The effect of increasing foot rigidity on maximal cycling power through the use of cycling specific orthotics
AbstractThe purpose of this study was to investigate the performance enhancing capabilities of cycling specific orthotics during maximal cycling and how they relate to subject specific foot morphology and function. Twelve recreational cyclists took part in the study: eight male (age, 38 ± 8 yr; height, 180.41 ± 3.55 cm; body mass, 80.90 ± 6.50 kg) and four female (age, 35.92 ± 20.82 yr; height, 176.57 ± 1.94 cm; body mass, 77.20 ± 2.05 kg). Navicular height measurements were taken in weight bearing and non-weight bearing conditions to describe foot mobility. Subjects performed 2 maximal sprints (4s) on an isokinetic cycling ergometer at a cadence of 120rpm separated by 4mins of recovery in either conventional insoles or CSOs. Once completed the insole type was changed and the sprint protocol was repeated. Crank and joint-specific powers were obtained from instrumented force cranks and inverse dynamics methods respectively. Results from the paired samples t-test show no significant difference on a group level. Single subject analyses using magnitude based inferences show subjects could be grouped based on response (positive=2, non-responders=4, negative=6). Post-hoc analysis of joint-specific powers revealed negative responders tended to demonstrate reduced ankle reduced ankle power and range of motion (F= 4.97; d.f. 1, 9, p= 0.05), (F= 7.52; d.f. 1, 9, p= 0.02).
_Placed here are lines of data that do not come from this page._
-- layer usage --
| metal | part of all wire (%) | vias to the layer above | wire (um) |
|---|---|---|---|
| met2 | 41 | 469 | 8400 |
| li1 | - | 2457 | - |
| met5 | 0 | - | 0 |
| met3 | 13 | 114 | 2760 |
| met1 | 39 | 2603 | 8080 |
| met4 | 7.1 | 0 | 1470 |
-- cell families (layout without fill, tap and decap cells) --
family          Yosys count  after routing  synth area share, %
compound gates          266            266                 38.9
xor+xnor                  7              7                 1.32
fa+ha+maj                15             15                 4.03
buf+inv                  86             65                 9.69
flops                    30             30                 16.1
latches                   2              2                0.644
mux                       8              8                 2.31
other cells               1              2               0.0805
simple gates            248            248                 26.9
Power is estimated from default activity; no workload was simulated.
==> ./design.v <==
module oled_init(
	input clk,					 
	input rst_n,				 
	input write_done,			 
	output reg oled_rst,		 
	output reg oled_dc,		 
	output reg [7:0] data,	 
	output reg ena_write,	 
	output init_done			 
);
reg [20:0] us_cnt;			 
reg us_cnt_clr;				 
parameter RST_NUM = 10;		 
parameter Rst=0,Init=1,OledOn=2,ClearCmd=3,ClearData=4,WaitInit=5,WaitOn=6,WaitClearCmd=7,WaitClearData=8,Done=9;
reg[3:0] state,next_state; 
reg [7:0] init_cmd[27:0];	 
reg [4:0] init_cmd_cnt;		 
reg [7:0] oled_on_cmd[2:0]; 
reg [1:0] oled_on_cmd_cnt;	 
reg [7:0] clear_cmd[24:0];	 
reg [4:0] clear_cmd_cnt;	 
reg [10:0] clear_data_cnt;	 
initial begin	
	init_cmd[0] = 8'hAE;				init_cmd[1] = 8'hD5;				init_cmd[2] = 8'h80;				init_cmd[3] = 8'hA8;
	init_cmd[4] = 8'h3F;				init_cmd[5] = 8'hD3;				init_cmd[6] = 8'h00;				init_cmd[7] = 8'h40;
	init_cmd[8] = 8'h8D;				init_cmd[9] = 8'h10|8'h04;		init_cmd[10] = 8'h20;			init_cmd[11] = 8'h02;
	init_cmd[12] = 8'hA0|8'h01;	init_cmd[13] = 8'hC0;			init_cmd[14] = 8'hDA;			init_cmd[15] = 8'h02|8'h10;
	init_cmd[16] = 8'h81;			init_cmd[17] = 8'hCF;			init_cmd[18] = 8'hD9;			init_cmd[19] = 8'hF1;
	init_cmd[20] = 8'hDB;			init_cmd[21] = 8'h40;			init_cmd[22] = 8'hA4|8'h00;	init_cmd[23] = 8'hA6|8'h00;
	init_cmd[24] = 8'hAE|8'h01;
end
initial begin
	oled_on_cmd[0] = 8'h8D;oled_on_cmd[1] = 8'h14;oled_on_cmd[2] = 8'hAF;
end
initial begin
	clear_cmd[0] = 8'hB0;clear_cmd[1] = 8'h00;clear_cmd[2] = 8'h10; 
	clear_cmd[3] = 8'hB1;clear_cmd[4] = 8'h00;clear_cmd[5] = 8'h10; 
	clear_cmd[6] = 8'hB2;clear_cmd[7] = 8'h00;clear_cmd[8] = 8'h10; 
	clear_cmd[9] = 8'hB3;clear_cmd[10] = 8'h00;clear_cmd[11] = 8'h10; 
	clear_cmd[12] = 8'hB4;clear_cmd[13] = 8'h00;clear_cmd[14] = 8'h10; 
	clear_cmd[15] = 8'hB5;clear_cmd[16] = 8'h00;clear_cmd[17] = 8'h10; 
	clear_cmd[18] = 8'hB6;clear_cmd[19] = 8'h00;clear_cmd[20] = 8'h10; 
	clear_cmd[21] = 8'hB7;clear_cmd[22] = 8'h00;clear_cmd[23] = 8'h10; 
end
always @ (posedge clk or negedge rst_n) begin
    if (!rst_n)
        us_cnt <= 21'd0;
    else if (us_cnt_clr)
        us_cnt <= 21'd0;
    else 
        us_cnt <= us_cnt + 1'b1;
end 
always @(*) begin
	if(!rst_n) begin
		next_state = Rst;
	end
	else begin
		case(state)
			Rst: 
				next_state = us_cnt > RST_NUM ? Init : Rst;
			Init: 
				next_state = WaitInit;	 
			WaitInit: 
				next_state = (init_cmd_cnt == 5'd25&&write_done) ? OledOn : (write_done ? Init : WaitInit);	
			OledOn: 
				next_state = WaitOn;
			WaitOn: 
				next_state = (oled_on_cmd_cnt == 2'd3&&write_done) ? ClearCmd : (write_done ? OledOn : WaitOn);	
			ClearCmd: 
				next_state = WaitClearCmd;
			WaitClearCmd: 
				next_state = (clear_cmd_cnt % 2'd3 == 0 && write_done) ? ClearData : (write_done ? ClearCmd : WaitClearCmd);
			ClearData:
				next_state = WaitClearData;
			WaitClearData: 
				next_state = (clear_data_cnt == 11'd1024&&write_done) ? Done : (clear_data_cnt % 11'd128 == 0&&write_done ? ClearCmd : (write_done ? ClearData : WaitClearData));
			Done: 
				next_state = Done;
			default: 
				next_state = Rst;
		endcase
	end
end
always @(posedge clk,negedge rst_n) begin
	if(!rst_n) begin
		oled_rst <= 1'b0;
		us_cnt_clr <= 1'b1;
		oled_dc <= 1'b1;
		data <= 8'h10;
		ena_write <= 1'b0;
	end
	else begin
		case(state)
			Rst:begin
					oled_rst <= 1'b0;
					us_cnt_clr <= 1'b0;
			end
			Init:begin
				oled_rst <= 1'b1;
				us_cnt_clr <= 1'b1;	 
				ena_write <= 1'b1;			 
				oled_dc <= 1'b0;			 
				data <= init_cmd[init_cmd_cnt]; 
			end
			WaitInit: begin
				ena_write <= 1'b0;			 
			end
			OledOn:begin
				ena_write <= 1'b1;			 
				oled_dc <= 1'b0;			 
				data <= oled_on_cmd[oled_on_cmd_cnt];	
			end
			WaitOn:begin
				ena_write <= 1'b0;			 
			end
			ClearCmd:begin
				ena_write <= 1'b1;
				oled_dc <= 1'b0;
				data <= clear_cmd[clear_cmd_cnt];
			end
			WaitClearCmd:begin
				ena_write <= 1'b0;
			end
			ClearData:begin
				ena_write <= 1'b1;
				oled_dc <= 1'b1;
				data <= 8'h00;
			end
			WaitClearData:begin
				ena_write <= 1'b0;
			end
		endcase
	end
end
always @(posedge clk,negedge rst_n) begin
	if(!rst_n)	
		state <= Rst;
	else
		state <= next_state;
end
always @(posedge clk,negedge rst_n) begin
	if(!rst_n) begin
		init_cmd_cnt <= 5'd0;
		oled_on_cmd_cnt <= 4'd0;
		clear_cmd_cnt <=3'd0;
		clear_data_cnt <= 11'd0;
	end
	else begin
		case(state)
			Init:			init_cmd_cnt <= init_cmd_cnt + 1'b1;
			OledOn:		oled_on_cmd_cnt <= oled_on_cmd_cnt + 1'b1;
			ClearCmd:	clear_cmd_cnt <= clear_cmd_cnt + 1'b1;
			ClearData:	clear_data_cnt <= clear_data_cnt + 1'b1;
			default:begin
				init_cmd_cnt <= init_cmd_cnt;
				oled_on_cmd_cnt <= oled_on_cmd_cnt;
				clear_cmd_cnt <= clear_cmd_cnt;
				clear_data_cnt <= clear_data_cnt;
			end
		endcase
	end
end
assign init_done = (state == Done);
endmodule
The results highlight the need for caution when considering orthotic interventions and confirms the importance of the dual role of the ankle plantar flexors in cycling.
CitationSharland-Wong, L. (2015). The effect of increasing foot rigidity on maximal cycling power through the use of cycling specific orthotics. (Master's thesis). University of Chester, United Kingdom.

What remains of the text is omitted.